Siempre he condenado el régimen chavista y, de manera particular, la dictadura de Nicolás Maduro.
La persecución a la disidencia política, el castigo por pensar distinto, la violación sistemática de los derechos humanos y la existencia de presos políticos han motivado siempre mi más enérgica crítica y condena.

He sostenido mis ideales y mi voz aun frente a las críticas de sectores afines a dicho régimen.
Los mismos que defendían la dictadura chavista mientras calificaban de dictadura a un gobierno democrático como el del presidente Mauricio Macri.
Los mismos que reclamaban por Maldonado, pero no movían un dedo ni alzaban la voz por los más de mil presos políticos en Venezuela.
Los mismos que hablaban de “tierra arrasada” en la Argentina, pero miraban hacia otro lado frente a los más de nueve millones de venezolanos forzados a emigrar.
Los mismos que no respetaron las urnas ni el veredicto popular que consagró como presidente electo a Edmundo González y a María Corina Machado como vicepresidenta, ignorando uno de los fraudes electorales más aberrantes de la historia democrática contemporánea.

Al mismo tiempo que condeno al régimen, reafirmo mi convicción más profunda en la autodeterminación de los pueblos y que cualquier cambio o transformación genuina debe surgir desde adentro.

Por ese motivo, no respaldo ninguna intervención militar ni política extranjera que pretenda dirigir el destino de Venezuela o vulnerar su soberanía.

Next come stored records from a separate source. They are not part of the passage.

<file path="src/rtl/addsub_pkg.sv">
// Shared types and helpers for the digit-serial adder/subtractor.
package addsub_pkg;

   typedef enum logic [1:0] {IDLE, RUN, DONE} state_t;

   localparam logic MODE_ADD = 1'b1;
   localparam logic MODE_SUB = 1'b0;

   // Digit counter width; one spare bit keeps the terminal count representable.
   function automatic int cnt_width(input int width, input int digit);
      return $clog2(width / digit) + 1;
   endfunction

endpackage

</file>
<file path="src/rtl/addsub_digit.sv">
// Combinational DIGIT-bit ripple adder slice; msb_cin exists only with ADDSUB_FLAGS_EN.
module addsub_digit #(
   parameter int DIGIT = 1
) (
   input  logic [DIGIT-1:0] a,
   input  logic [DIGIT-1:0] b,
   input  logic             cin,
   output logic [DIGIT-1:0] s,
   output logic             cout
`ifdef ADDSUB_FLAGS_EN
   ,
   output logic             msb_cin
`endif
);

   always_comb begin : ripple
      logic c;
      s = '0;
      c = cin;
`ifdef ADDSUB_FLAGS_EN
      msb_cin = 1'b0;
`endif
      for (int i = 0; i < DIGIT; i++) begin
`ifdef ADDSUB_FLAGS_EN
         // The last iteration leaves the carry entering the top bit.
         msb_cin = c;
`endif
         s[i] = a[i] ^ b[i] ^ c;
         c    = (a[i] & b[i]) | (c & (a[i] ^ b[i]));
      end
      cout = c;
   end

endmodule

</file>
<file path="src/rtl/serial_addsub.sv">
// Digit-serial WIDTH-bit adder/subtractor with valid/ready handshake.
// Optional ovf/zero flags when ADDSUB_FLAGS_EN is defined.
module serial_addsub
   import addsub_pkg::*;
#(
   parameter int WIDTH = 8,
   parameter int DIGIT = 1
) (
   input  logic             clk,
   input  logic             rst_n,
   input  logic             start,
   input  logic [WIDTH-1:0] a_in,
   input  logic [WIDTH-1:0] b_in,
   input  logic             a_ns,
   output logic             ready,
   output logic             res_valid,
   input  logic             res_ack,
   output logic [WIDTH-1:0] result,
   output logic             cout
`ifdef ADDSUB_FLAGS_EN
   ,
   output logic             ovf,
   output logic             zero
`endif
);

   localparam int NDIG = WIDTH / DIGIT;
   localparam int CW   = cnt_width(WIDTH, DIGIT);

   if (WIDTH < 2 || DIGIT < 1 || (WIDTH % DIGIT) != 0) begin : g_param_check
      $error("serial_addsub: WIDTH must be >= 2 and a multiple of DIGIT");
   end

   state_t                 state, state_next;
   logic [WIDTH-1:0]       a_sh, b_sh;
   logic                   carry;
   logic [CW-1:0]          cnt;
   logic [DIGIT-1:0]       sum_d;
   logic                   carry_d;
   logic                   last_digit;
   logic [WIDTH+DIGIT-1:0] res_cat;
`ifdef ADDSUB_FLAGS_EN
   logic                   msb_cin_d;
`endif

   assign last_digit = (cnt == CW'(NDIG - 1));
   assign res_cat    = {sum_d, result};

   // NOTE: every flop is written with <= so all registers update from pre-edge values.
   always_ff @(posedge clk or negedge rst_n) begin
      if (!rst_n) state <= IDLE;
      else        state <= state_next;
   end

   // NOTE: defaulting state_next first keeps this block free of inferred latches.
   always_comb begin
      state_next = state;
      case (state)
         IDLE:    if (start)      state_next = RUN;
         RUN:     if (last_digit) state_next = DONE;
         DONE:    if (res_ack)    state_next = IDLE;
         default:                 state_next = IDLE;
      endcase
   end

   always_comb begin
      ready     = (state == IDLE);
      res_valid = (state == DONE);
   end

   addsub_digit #(.DIGIT(DIGIT)) u_digit (
      .a    (a_sh[DIGIT-1:0]),
      .b    (b_sh[DIGIT-1:0]),
      .cin  (carry),
      .s    (sum_d),
      .cout (carry_d)
`ifdef ADDSUB_FLAGS_EN
      ,
      .msb_cin (msb_cin_d)
`endif
   );

   always_ff @(posedge clk or negedge rst_n) begin
      if (!rst_n) begin
         a_sh   <= '0;
         b_sh   <= '0;
         carry  <= 1'b0;
         cnt    <= '0;
         result <= '0;
         cout   <= 1'b0;
`ifdef ADDSUB_FLAGS_EN
         ovf    <= 1'b0;
         zero   <= 1'b0;
`endif
      end else if (state == IDLE && start) begin
         // Subtract is A + ~B + 1: invert B here and seed the carry with 1.
         a_sh  <= a_in;
         b_sh  <= (a_ns == MODE_ADD) ? b_in : ~b_in;
         carry <= (a_ns != MODE_ADD);
         cnt   <= '0;
      end else if (state == RUN) begin
         a_sh   <= a_sh >> DIGIT;
         b_sh   <= b_sh >> DIGIT;
         carry  <= carry_d;
         cnt    <= cnt + CW'(1);
         result <= res_cat[WIDTH+DIGIT-1:DIGIT];
         if (last_digit) begin
            cout <= carry_d;
`ifdef ADDSUB_FLAGS_EN
            ovf  <= msb_cin_d ^ carry_d;
            zero <= (res_cat[WIDTH+DIGIT-1:DIGIT] == '0);
`endif
         end
      end
   end

endmodule

</file>
<file path="src/rtl/perceptron_sched.sv">
// perceptron_sched
//   Command scheduler between a UART byte interface and a perceptron MAC
//   datapath. Host packets write the weight/input bank or start a MAC pass
//   over all N_IN entries; every command answers with one reply byte.
//   Optional build macro: RAW_RESULT_EN. When defined, RUN replies with the
//   raw accumulator as two bytes (mac_acc[15:8] then mac_acc[7:0]). When it
//   is undefined, RUN replies with a single activation byte (0x01 / 0x00).
module perceptron_sched #(
  parameter int N_IN    = 4,      // weight/input pairs (2..16)
  parameter int AW      = 2,      // bank address width, >= clog2(N_IN)
  parameter int TIMEOUT = 65535   // idle cycles tolerated inside a packet
) (
  input  logic                clk,
  input  logic                rst,
  input  logic [7:0]          rx_data,
  input  logic                rx_valid,
  output logic [7:0]          tx_data,
  output logic                tx_start,
  input  logic                tx_busy,
  output logic [AW-1:0]       bank_addr,
  output logic [7:0]          bank_wdata,
  output logic                bank_we,
  output logic                bank_sel,
  output logic                mac_clr,
  output logic                mac_en,
  input  logic signed [15:0]  mac_acc,
  output logic                busy,
  output logic                overrun
);

  localparam int TW = (TIMEOUT < 2) ? 1 : $clog2(TIMEOUT);

  localparam logic [7:0]    OP_WR_W   = 8'h01;
  localparam logic [7:0]    OP_WR_X   = 8'h02;
  localparam logic [7:0]    OP_RUN    = 8'h03;
  localparam logic [7:0]    REPLY_ACK = 8'hAA;
  localparam logic [7:0]    REPLY_ERR = 8'hEE;
  localparam logic [TW-1:0] TMO_LAST  = TW'(TIMEOUT - 1);
  localparam logic [AW-1:0] ADDR_LAST = AW'(N_IN - 1);

  typedef enum logic [3:0] {
    S_IDLE,
    S_GET_ADDR,
    S_GET_VAL,
    S_WRITE,
    S_CLR,
    S_READ,
    S_SETTLE,
    S_RESP,
    S_TX_GUARD,
    S_TX_WAIT
  } state_t;

  state_t          state_q;
  logic [TW-1:0]   tmo_q;        // idle cycles since the last byte of a packet
  logic [7:0]      addr_q;       // address byte of the packet in flight
  logic            sel_q;        // 0 = weight, 1 = input, taken from opcode bit 1
  logic            run_q;        // reply comes from the accumulator, not reply_q
  logic            more_q;       // another reply byte follows the current one
  logic [7:0]      reply_q;      // next byte to transmit for non-result replies
  logic [7:0]      tx_data_q;
  logic            tx_start_q;
  logic [AW-1:0]   bank_addr_q;
  logic [7:0]      bank_wdata_q;
  logic            bank_we_q;
  logic            bank_sel_q;
  logic            mac_clr_q;
  logic            mac_en_q;
  logic            busy_q;
  logic            overrun_q;

  // Command FSM: packet parsing, bank writes, MAC sequencing and reply handshake.
  always_ff @(posedge clk) begin
    if (rst) begin
      state_q      <= S_IDLE;
      tmo_q        <= '0;
      addr_q       <= '0;
      sel_q        <= 1'b0;
      run_q        <= 1'b0;
      more_q       <= 1'b0;
      reply_q      <= '0;
      tx_data_q    <= '0;
      tx_start_q   <= 1'b0;
      bank_addr_q  <= '0;
      bank_wdata_q <= '0;
      bank_we_q    <= 1'b0;
      bank_sel_q   <= 1'b0;
      mac_clr_q    <= 1'b0;
      mac_en_q     <= 1'b0;
      busy_q       <= 1'b0;
      overrun_q    <= 1'b0;
    end else begin
      // NOTE: non-blocking assignments throughout, so every branch below sees
      // the pre-edge register values regardless of statement order.
      // NOTE: single-cycle strobes default low here; a state that needs one
      // overrides the default further down, which guarantees a 1-cycle pulse.
      tx_start_q <= 1'b0;
      bank_we_q  <= 1'b0;
      mac_clr_q  <= 1'b0;
      mac_en_q   <= 1'b0;

      case (state_q)
        S_IDLE: begin
          if (rx_valid) begin
            busy_q <= 1'b1;
            tmo_q  <= '0;
            run_q  <= 1'b0;
            more_q <= 1'b0;
            case (rx_data)
              OP_WR_W, OP_WR_X: begin
                sel_q   <= rx_data[1];
                state_q <= S_GET_ADDR;
              end
              OP_RUN: begin
                run_q     <= 1'b1;
                mac_clr_q <= 1'b1;
                state_q   <= S_CLR;
              end
              default: begin
                reply_q <= REPLY_ERR;
                state_q <= S_RESP;
              end
            endcase
          end
        end

        // A byte arriving in the expiry cycle wins over the timeout.
        S_GET_ADDR, S_GET_VAL: begin
          if (rx_valid) begin
            tmo_q <= '0;
            if (state_q == S_GET_ADDR) begin
              addr_q  <= rx_data;
              state_q <= S_GET_VAL;
            end else begin
              if (int'(addr_q) < N_IN) begin
                bank_we_q    <= 1'b1;
                bank_addr_q  <= addr_q[AW-1:0];
                bank_wdata_q <= rx_data;
                bank_sel_q   <= sel_q;
                reply_q      <= REPLY_ACK;
              end else begin
                reply_q <= REPLY_ERR;
              end
              state_q <= S_WRITE;
            end
          end else if (tmo_q == TMO_LAST) begin
            state_q <= S_IDLE;
            busy_q  <= 1'b0;
          end else begin
            tmo_q <= tmo_q + TW'(1);
          end
        end

        // bank_we is high during this cycle only.
        S_WRITE: begin
          state_q <= S_RESP;
        end

        // mac_clr is high during this cycle; the read sweep starts at entry 0.
        S_CLR: begin
          bank_addr_q <= '0;
          state_q     <= S_READ;
        end

        // One address per cycle; data returns a cycle later, hence mac_en lags.
        S_READ: begin
          mac_en_q <= 1'b1;
          if (bank_addr_q == ADDR_LAST) begin
            state_q <= S_SETTLE;
          end else begin
            bank_addr_q <= bank_addr_q + AW'(1);
          end
        end

        // Last mac_en cycle; the accumulator is final once RESP is reached.
        S_SETTLE: begin
          state_q <= S_RESP;
        end

        S_RESP: begin
          if (!tx_busy) begin
            tx_start_q <= 1'b1;
            state_q    <= S_TX_GUARD;
            if (run_q) begin
`ifdef RAW_RESULT_EN
              tx_data_q <= mac_acc[15:8];
              reply_q   <= mac_acc[7:0];
              more_q    <= 1'b1;
              run_q     <= 1'b0;
`else
              tx_data_q <= (mac_acc > 16'sd0) ? 8'h01 : 8'h00;
`endif
            end else begin
              tx_data_q <= reply_q;
            end
          end
        end

        // Gives the transmitter one cycle to raise tx_busy after tx_start.
        S_TX_GUARD: begin
          state_q <= S_TX_WAIT;
        end

        S_TX_WAIT: begin
          if (!tx_busy) begin
            if (more_q) begin
              more_q  <= 1'b0;
              state_q <= S_RESP;
            end else begin
              state_q <= S_IDLE;
              busy_q  <= 1'b0;
            end
          end
        end

        default: begin
          state_q <= S_IDLE;
          busy_q  <= 1'b0;
        end
      endcase

      // Bytes are dropped outside the parser states; only the run and reply
      // phases flag the loss, a byte lost during WRITE is silently ignored.
      if (rx_valid && (state_q inside {S_CLR, S_READ, S_SETTLE, S_RESP,
                                       S_TX_GUARD, S_TX_WAIT})) begin
        overrun_q <= 1'b1;
      end
    end
  end

  assign tx_data    = tx_data_q;
  assign tx_start   = tx_start_q;
  assign bank_addr  = bank_addr_q;
  assign bank_wdata = bank_wdata_q;
  assign bank_we    = bank_we_q;
  assign bank_sel   = bank_sel_q;
  assign mac_clr    = mac_clr_q;
  assign mac_en     = mac_en_q;
  assign busy       = busy_q;
  assign overrun    = overrun_q;

endmodule

</file>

Sin embargo, también reconozco que el régimen solo ha dejado hambre, pobreza y desolación en un país inmensamente rico.
Hoy, los simpatizantes del populismo condenan una eventual intervención de los Estados Unidos recurriendo al artilugio verbal de que “vienen por el petróleo”, cuando durante veinticinco años guardaron silencio ante la devastación de Venezuela a manos de Rusia, China e Irán, sin mencionar la cartelización del país a través del narcotráfico.

Lamentablemente, el derecho internacional y los organismos multilaterales no supieron —o no quisieron— dar respuesta a un pueblo que pedía ayuda desesperadamente, tanto desde dentro del país como desde el exterior, a través de millones de emigrantes que debieron abandonar su tierra y dejar atrás a sus seres queridos.
Se falló de manera sistemática en la defensa del pueblo venezolano frente a un régimen que avasalló sus derechos y garantías, conduciendo al país a una crisis institucional, económica y humanitaria sin precedentes.

Ruego a Dios nuestro Señor que ilumine a la comunidad internacional y abra sus ojos para la liberación definitiva del hermano pueblo venezolano, para que pueda ejercer su voluntad libre y soberana, sin injerencias extranjeras.